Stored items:
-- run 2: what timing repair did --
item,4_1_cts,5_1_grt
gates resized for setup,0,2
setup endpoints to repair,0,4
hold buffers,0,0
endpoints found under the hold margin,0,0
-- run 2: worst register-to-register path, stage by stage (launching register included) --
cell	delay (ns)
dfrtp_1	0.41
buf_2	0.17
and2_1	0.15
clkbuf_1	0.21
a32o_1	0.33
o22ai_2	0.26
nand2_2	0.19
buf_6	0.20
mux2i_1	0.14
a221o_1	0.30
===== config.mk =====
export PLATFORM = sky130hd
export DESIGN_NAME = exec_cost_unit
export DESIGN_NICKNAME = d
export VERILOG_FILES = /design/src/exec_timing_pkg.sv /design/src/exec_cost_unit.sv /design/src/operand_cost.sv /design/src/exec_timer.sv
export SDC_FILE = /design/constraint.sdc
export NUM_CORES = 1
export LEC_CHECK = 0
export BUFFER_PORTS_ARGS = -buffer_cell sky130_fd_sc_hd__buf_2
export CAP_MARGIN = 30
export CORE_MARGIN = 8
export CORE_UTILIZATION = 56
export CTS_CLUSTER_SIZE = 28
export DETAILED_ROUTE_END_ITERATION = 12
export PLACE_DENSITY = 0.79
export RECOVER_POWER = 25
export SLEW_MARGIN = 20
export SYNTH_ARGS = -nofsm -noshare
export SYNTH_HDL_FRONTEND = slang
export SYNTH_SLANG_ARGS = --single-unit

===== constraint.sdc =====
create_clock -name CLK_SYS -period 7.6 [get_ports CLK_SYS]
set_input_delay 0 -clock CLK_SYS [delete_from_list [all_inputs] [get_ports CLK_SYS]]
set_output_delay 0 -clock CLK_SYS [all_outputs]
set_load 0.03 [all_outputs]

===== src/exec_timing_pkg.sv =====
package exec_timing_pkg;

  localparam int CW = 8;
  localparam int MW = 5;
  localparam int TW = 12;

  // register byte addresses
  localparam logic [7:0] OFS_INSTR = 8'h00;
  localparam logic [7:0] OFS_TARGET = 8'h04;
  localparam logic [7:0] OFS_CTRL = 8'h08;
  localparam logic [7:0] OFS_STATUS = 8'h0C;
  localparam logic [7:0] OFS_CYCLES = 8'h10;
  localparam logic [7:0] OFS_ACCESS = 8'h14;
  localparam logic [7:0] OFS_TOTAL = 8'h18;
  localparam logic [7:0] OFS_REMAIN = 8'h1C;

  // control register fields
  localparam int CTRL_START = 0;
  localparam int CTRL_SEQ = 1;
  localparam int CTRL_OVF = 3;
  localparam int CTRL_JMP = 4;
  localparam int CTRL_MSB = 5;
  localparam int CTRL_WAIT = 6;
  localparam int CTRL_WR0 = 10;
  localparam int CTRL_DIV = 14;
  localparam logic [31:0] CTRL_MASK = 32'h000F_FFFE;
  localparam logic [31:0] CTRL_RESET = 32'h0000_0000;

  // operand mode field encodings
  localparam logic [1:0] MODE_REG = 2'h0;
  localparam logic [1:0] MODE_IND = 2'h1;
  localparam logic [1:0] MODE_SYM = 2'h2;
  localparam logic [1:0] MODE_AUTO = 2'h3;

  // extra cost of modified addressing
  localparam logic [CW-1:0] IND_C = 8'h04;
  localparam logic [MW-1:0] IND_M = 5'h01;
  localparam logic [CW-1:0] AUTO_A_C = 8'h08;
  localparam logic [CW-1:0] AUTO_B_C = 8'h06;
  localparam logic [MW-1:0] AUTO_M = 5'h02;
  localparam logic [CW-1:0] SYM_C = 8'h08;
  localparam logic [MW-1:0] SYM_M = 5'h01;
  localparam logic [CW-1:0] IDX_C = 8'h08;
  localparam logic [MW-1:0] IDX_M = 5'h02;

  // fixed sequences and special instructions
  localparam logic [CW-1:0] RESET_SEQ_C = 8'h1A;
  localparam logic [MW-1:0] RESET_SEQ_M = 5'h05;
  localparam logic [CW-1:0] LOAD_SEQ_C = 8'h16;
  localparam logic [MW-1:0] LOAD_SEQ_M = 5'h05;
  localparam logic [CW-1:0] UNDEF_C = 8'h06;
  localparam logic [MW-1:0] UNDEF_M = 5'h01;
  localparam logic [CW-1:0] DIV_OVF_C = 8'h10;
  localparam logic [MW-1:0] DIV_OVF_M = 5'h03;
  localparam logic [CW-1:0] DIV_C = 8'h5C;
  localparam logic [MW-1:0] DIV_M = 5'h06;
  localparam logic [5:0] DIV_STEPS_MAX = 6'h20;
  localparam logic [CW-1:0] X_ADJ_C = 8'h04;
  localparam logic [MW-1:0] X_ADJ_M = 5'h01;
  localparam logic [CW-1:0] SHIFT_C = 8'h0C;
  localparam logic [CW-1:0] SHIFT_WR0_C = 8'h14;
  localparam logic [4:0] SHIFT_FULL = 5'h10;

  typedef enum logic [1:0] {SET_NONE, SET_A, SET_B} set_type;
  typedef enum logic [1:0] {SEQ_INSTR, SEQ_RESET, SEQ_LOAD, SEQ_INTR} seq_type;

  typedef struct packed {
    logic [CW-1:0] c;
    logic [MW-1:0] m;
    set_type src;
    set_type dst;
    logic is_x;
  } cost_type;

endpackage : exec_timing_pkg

---

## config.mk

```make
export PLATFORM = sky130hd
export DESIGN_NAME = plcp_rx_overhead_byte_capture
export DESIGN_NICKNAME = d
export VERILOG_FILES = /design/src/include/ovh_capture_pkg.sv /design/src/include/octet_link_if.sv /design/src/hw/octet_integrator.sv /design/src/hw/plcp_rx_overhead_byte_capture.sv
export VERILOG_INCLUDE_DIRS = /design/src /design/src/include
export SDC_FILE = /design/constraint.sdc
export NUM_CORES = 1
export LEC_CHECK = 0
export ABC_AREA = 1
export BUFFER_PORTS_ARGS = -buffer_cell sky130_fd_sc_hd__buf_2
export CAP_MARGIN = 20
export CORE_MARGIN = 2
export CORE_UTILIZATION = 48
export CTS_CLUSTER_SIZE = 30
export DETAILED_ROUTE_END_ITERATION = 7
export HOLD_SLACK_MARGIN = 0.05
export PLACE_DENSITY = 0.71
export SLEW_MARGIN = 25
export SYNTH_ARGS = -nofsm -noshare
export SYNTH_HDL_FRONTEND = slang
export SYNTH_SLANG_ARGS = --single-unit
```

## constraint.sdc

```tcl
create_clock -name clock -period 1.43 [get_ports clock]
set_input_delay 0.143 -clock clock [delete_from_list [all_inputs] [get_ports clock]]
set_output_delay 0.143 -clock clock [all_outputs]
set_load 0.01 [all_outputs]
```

==

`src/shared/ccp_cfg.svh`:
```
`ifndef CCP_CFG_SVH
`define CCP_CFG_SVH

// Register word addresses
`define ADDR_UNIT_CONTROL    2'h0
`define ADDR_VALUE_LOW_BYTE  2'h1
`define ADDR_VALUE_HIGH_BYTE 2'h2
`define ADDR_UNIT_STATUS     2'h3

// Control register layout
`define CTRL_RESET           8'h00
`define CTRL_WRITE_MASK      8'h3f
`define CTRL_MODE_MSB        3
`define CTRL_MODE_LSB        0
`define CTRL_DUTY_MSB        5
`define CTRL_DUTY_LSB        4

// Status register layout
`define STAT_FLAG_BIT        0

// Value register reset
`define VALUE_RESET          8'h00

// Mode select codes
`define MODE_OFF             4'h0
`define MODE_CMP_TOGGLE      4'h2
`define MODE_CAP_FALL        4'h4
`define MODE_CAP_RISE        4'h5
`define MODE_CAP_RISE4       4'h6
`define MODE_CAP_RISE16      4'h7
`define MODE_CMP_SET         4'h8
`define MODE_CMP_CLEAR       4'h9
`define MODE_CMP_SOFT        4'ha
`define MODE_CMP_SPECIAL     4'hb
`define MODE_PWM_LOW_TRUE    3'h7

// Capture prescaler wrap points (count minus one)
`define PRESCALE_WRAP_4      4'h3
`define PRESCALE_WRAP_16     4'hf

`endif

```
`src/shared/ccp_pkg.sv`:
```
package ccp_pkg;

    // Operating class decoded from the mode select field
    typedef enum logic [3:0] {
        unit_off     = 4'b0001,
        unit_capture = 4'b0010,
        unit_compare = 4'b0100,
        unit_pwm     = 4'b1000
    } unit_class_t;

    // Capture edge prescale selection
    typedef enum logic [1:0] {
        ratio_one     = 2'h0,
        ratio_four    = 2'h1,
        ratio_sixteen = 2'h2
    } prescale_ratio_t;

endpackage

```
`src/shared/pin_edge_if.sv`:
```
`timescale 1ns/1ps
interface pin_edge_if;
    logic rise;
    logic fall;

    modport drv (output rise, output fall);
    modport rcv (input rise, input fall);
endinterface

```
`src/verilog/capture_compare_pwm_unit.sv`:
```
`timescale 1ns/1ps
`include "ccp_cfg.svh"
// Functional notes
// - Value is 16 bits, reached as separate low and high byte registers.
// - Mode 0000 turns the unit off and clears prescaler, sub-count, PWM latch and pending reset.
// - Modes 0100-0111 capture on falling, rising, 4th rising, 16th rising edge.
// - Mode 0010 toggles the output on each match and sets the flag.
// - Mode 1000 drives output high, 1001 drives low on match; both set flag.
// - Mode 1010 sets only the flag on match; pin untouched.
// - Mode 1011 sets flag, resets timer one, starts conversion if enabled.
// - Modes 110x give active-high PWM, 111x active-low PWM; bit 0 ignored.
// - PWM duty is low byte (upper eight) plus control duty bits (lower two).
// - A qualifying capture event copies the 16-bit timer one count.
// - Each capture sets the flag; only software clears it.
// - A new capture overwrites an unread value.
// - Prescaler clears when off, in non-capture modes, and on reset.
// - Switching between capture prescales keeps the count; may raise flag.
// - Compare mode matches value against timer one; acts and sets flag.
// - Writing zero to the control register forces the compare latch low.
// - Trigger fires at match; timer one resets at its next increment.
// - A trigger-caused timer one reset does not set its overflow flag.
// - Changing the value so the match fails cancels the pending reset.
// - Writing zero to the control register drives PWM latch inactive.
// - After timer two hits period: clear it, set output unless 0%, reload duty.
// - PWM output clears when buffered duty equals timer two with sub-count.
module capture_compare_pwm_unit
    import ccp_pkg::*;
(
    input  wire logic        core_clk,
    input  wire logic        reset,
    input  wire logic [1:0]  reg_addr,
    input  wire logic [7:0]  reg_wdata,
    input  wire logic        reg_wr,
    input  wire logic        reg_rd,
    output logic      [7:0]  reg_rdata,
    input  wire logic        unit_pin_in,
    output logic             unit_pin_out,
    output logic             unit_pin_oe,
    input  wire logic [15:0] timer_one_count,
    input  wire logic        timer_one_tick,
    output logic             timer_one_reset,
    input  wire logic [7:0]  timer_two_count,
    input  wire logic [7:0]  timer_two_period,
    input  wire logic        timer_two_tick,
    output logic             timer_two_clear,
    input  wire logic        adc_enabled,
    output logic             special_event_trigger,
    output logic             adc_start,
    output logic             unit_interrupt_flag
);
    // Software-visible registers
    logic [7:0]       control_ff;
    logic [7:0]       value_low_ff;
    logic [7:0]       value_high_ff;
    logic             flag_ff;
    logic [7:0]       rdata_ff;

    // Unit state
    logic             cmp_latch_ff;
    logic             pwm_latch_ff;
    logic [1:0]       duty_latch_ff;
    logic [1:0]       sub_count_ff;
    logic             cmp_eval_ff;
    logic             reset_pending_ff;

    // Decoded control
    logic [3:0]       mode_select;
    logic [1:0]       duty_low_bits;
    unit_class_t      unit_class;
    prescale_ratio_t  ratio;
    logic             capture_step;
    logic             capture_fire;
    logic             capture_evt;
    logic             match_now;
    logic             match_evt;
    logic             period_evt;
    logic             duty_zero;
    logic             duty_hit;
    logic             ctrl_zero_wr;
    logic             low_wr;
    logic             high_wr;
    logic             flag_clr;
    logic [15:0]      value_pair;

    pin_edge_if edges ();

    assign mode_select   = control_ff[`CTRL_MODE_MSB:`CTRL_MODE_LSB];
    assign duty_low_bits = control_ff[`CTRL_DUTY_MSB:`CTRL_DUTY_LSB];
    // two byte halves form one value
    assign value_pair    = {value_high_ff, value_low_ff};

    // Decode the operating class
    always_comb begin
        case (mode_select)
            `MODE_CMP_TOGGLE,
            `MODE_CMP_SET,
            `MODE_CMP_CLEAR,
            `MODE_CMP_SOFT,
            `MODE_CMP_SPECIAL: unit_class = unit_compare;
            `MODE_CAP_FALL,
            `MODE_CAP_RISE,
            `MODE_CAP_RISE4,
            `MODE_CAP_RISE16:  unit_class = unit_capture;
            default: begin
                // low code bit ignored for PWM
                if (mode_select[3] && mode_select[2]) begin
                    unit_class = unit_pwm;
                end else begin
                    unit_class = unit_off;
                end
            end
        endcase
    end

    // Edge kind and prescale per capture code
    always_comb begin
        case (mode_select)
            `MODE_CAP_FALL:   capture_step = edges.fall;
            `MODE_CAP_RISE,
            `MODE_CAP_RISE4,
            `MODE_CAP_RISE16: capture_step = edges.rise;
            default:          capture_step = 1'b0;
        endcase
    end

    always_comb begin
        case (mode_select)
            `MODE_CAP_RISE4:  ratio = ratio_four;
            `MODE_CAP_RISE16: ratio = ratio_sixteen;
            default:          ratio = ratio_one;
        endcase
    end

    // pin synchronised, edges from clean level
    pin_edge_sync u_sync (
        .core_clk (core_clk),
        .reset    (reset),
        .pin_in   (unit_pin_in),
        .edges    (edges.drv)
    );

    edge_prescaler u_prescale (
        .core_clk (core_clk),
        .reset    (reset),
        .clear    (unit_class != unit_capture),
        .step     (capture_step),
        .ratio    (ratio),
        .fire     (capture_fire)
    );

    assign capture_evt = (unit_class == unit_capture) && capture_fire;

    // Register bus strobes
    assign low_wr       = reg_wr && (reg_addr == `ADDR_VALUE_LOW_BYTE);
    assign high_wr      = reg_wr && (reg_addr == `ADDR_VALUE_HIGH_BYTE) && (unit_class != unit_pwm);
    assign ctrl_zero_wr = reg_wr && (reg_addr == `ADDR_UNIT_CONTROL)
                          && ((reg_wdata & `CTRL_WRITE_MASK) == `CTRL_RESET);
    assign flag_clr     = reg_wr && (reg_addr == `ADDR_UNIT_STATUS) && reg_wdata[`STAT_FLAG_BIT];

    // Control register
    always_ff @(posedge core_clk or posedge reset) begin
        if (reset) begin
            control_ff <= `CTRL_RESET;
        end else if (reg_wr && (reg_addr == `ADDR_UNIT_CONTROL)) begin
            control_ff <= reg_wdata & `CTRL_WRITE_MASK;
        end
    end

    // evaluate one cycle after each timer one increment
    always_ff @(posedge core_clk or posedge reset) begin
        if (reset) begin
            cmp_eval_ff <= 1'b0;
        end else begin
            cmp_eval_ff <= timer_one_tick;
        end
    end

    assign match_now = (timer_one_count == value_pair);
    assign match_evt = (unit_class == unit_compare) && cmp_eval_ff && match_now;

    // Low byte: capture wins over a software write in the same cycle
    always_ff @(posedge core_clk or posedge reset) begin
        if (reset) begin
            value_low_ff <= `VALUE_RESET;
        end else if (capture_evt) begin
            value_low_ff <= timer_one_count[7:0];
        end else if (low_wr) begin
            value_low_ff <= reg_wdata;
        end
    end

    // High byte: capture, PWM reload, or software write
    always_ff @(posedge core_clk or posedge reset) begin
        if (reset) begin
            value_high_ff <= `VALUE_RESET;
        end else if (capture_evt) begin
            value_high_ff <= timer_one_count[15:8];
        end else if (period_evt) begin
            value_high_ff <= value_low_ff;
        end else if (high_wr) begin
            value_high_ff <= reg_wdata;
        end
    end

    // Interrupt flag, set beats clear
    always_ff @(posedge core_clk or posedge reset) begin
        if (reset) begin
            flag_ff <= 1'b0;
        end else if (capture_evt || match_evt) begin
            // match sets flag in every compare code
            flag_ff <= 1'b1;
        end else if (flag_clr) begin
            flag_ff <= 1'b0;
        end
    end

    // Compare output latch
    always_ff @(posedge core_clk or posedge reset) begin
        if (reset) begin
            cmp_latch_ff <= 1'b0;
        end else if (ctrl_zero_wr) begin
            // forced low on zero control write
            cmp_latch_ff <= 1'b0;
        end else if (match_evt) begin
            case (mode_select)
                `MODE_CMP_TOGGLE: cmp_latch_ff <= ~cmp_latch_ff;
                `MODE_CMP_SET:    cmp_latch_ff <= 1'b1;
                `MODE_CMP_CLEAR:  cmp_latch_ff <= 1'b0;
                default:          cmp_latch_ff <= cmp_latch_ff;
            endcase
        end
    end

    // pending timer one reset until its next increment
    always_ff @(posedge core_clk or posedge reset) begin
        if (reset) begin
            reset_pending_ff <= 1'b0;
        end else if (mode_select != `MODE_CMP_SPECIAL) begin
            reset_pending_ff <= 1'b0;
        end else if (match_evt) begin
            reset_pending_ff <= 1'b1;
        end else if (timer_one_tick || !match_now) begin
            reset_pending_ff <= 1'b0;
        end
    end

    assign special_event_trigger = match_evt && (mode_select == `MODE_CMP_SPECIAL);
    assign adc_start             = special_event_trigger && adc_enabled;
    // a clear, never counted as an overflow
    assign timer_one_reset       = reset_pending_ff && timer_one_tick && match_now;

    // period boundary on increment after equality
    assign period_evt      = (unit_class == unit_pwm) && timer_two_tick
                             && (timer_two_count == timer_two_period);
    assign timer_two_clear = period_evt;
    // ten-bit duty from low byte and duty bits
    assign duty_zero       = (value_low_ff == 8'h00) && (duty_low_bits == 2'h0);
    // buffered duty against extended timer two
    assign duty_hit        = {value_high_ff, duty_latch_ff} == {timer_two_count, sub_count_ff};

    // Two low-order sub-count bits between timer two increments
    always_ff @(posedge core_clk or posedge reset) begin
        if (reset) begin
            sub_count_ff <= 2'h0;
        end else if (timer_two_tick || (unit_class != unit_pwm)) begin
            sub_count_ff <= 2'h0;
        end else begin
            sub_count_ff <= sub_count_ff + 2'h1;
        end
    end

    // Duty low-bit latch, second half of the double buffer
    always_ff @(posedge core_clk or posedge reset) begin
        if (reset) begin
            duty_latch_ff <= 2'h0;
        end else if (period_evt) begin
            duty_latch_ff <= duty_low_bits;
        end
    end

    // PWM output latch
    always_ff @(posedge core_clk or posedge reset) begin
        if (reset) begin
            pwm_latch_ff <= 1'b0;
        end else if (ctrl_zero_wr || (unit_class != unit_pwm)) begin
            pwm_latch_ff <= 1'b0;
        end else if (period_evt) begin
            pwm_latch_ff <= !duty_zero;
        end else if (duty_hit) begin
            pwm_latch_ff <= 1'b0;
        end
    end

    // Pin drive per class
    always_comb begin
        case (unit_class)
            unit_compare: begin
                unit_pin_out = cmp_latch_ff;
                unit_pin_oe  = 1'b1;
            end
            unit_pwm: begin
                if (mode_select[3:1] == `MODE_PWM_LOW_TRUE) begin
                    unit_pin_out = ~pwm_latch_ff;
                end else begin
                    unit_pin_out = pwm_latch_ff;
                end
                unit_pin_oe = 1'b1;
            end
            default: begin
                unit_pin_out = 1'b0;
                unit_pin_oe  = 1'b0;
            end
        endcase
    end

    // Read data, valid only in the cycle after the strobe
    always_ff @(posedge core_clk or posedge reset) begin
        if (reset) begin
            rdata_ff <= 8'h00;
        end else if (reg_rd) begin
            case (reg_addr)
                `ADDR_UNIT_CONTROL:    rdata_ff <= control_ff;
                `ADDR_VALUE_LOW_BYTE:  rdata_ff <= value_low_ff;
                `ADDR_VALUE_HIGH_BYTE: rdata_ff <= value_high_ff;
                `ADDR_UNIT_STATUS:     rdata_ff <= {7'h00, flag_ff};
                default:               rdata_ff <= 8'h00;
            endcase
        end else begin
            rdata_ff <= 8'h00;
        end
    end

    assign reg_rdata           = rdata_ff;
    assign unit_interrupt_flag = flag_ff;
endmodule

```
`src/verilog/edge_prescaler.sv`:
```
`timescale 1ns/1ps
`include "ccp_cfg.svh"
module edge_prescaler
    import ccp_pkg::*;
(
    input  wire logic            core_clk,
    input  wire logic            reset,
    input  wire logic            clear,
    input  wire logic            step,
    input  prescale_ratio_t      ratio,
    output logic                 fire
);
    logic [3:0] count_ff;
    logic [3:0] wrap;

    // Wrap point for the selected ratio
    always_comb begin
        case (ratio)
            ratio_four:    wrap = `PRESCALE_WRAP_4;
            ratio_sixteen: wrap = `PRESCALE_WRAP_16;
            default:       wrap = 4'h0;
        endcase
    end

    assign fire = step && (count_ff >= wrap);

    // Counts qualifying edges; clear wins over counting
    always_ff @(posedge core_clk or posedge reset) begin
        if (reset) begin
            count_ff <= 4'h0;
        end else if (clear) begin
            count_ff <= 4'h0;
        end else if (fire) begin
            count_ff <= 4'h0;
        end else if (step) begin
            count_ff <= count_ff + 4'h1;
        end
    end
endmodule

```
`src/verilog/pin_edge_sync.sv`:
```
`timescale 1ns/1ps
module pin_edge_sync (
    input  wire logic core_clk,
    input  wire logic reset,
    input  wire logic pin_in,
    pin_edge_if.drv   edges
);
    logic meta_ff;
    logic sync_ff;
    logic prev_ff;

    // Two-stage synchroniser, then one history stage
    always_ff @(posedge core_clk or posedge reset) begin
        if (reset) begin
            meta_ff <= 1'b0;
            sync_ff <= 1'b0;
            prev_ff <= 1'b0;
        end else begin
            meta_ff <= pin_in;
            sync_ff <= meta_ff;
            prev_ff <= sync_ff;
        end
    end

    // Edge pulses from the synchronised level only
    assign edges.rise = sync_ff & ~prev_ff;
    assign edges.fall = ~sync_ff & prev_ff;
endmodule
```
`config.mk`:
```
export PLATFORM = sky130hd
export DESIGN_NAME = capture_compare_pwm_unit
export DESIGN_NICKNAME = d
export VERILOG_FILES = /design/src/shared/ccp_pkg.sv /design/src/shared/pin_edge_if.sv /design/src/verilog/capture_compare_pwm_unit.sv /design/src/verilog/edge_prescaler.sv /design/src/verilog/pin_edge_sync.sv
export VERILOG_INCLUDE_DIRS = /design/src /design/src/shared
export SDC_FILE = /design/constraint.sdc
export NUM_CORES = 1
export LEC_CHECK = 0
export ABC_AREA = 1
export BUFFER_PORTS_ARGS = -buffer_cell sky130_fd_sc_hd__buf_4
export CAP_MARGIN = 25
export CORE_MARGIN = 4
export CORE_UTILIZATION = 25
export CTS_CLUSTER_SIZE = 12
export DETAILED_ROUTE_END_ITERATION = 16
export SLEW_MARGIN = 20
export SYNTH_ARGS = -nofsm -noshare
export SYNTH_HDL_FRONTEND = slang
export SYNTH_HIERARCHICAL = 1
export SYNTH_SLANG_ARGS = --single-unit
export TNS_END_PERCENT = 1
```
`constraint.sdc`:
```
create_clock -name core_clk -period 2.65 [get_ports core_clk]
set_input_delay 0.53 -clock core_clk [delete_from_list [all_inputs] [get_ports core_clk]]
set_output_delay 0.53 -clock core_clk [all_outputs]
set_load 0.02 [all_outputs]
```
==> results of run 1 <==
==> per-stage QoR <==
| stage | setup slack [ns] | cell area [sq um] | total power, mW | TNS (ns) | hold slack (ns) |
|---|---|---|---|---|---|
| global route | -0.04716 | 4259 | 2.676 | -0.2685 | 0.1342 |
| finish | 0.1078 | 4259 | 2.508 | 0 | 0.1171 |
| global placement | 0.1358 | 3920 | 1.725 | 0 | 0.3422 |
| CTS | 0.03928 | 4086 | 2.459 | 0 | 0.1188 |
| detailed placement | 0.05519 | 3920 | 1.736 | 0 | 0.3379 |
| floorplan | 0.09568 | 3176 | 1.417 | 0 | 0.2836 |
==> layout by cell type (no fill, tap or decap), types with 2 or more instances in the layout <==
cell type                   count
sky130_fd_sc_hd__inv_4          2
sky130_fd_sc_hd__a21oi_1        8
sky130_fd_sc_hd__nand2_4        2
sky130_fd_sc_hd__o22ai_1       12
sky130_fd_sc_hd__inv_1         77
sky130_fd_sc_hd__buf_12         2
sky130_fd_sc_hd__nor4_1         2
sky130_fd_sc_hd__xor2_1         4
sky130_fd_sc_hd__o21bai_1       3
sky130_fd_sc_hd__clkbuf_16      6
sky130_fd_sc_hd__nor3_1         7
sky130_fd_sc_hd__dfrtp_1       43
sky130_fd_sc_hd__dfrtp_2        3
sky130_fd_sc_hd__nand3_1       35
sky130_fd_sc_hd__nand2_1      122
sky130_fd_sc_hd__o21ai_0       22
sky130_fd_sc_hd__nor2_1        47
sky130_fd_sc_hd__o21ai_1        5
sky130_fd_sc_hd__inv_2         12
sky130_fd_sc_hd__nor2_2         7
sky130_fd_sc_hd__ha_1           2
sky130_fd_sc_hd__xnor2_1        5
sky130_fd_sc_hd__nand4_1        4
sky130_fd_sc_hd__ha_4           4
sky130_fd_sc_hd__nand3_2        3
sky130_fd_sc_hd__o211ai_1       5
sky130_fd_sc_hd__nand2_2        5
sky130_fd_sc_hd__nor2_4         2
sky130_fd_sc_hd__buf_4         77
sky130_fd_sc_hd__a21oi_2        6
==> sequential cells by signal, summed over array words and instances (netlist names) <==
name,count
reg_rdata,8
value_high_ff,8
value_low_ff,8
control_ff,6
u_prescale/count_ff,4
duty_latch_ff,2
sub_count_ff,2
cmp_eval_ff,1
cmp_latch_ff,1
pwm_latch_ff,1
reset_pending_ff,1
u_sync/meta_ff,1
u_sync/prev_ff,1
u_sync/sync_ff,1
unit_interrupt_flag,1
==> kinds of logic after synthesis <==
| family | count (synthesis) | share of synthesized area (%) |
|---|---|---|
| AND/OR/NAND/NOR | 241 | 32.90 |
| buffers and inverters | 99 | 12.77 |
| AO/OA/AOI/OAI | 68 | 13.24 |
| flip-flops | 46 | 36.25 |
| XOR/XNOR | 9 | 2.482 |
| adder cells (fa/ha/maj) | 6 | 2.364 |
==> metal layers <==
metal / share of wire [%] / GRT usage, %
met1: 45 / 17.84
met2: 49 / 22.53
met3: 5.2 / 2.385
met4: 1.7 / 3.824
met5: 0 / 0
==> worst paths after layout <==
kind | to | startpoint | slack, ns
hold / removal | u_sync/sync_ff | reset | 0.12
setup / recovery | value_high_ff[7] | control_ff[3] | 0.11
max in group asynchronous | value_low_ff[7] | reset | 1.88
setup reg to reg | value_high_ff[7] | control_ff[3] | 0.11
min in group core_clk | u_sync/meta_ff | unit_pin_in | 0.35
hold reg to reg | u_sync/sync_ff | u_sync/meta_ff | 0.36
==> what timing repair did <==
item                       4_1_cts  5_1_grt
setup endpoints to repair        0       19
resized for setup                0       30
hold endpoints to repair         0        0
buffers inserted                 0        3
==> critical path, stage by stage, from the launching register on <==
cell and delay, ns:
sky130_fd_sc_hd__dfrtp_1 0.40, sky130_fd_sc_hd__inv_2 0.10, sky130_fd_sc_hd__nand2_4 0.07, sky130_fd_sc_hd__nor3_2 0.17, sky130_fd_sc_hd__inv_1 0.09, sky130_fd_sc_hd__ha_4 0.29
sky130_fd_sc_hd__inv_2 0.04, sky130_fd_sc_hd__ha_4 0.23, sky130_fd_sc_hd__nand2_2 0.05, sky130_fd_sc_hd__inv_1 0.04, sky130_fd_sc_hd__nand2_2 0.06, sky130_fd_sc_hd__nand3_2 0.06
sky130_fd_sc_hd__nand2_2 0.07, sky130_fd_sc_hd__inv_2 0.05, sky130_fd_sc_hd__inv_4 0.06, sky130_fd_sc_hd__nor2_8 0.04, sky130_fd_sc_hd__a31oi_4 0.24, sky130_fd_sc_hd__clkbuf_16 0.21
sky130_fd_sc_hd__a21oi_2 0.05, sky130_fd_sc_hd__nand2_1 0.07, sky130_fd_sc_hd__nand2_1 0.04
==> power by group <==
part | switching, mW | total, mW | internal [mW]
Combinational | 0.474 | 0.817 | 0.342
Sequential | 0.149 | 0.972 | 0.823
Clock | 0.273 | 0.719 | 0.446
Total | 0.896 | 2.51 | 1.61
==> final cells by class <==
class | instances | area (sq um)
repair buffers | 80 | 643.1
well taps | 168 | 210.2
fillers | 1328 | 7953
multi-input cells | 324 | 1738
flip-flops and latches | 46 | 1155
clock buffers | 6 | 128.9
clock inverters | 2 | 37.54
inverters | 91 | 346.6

● **Aim of the exercise**: Scan the records for the word "global", and copy each line where it is found.

● **Result of this exercise**:
| global route | -0.04716 | 4259 | 2.676 | -0.2685 | 0.1342 |
| global placement | 0.1358 | 3920 | 1.725 | 0 | 0.3422 |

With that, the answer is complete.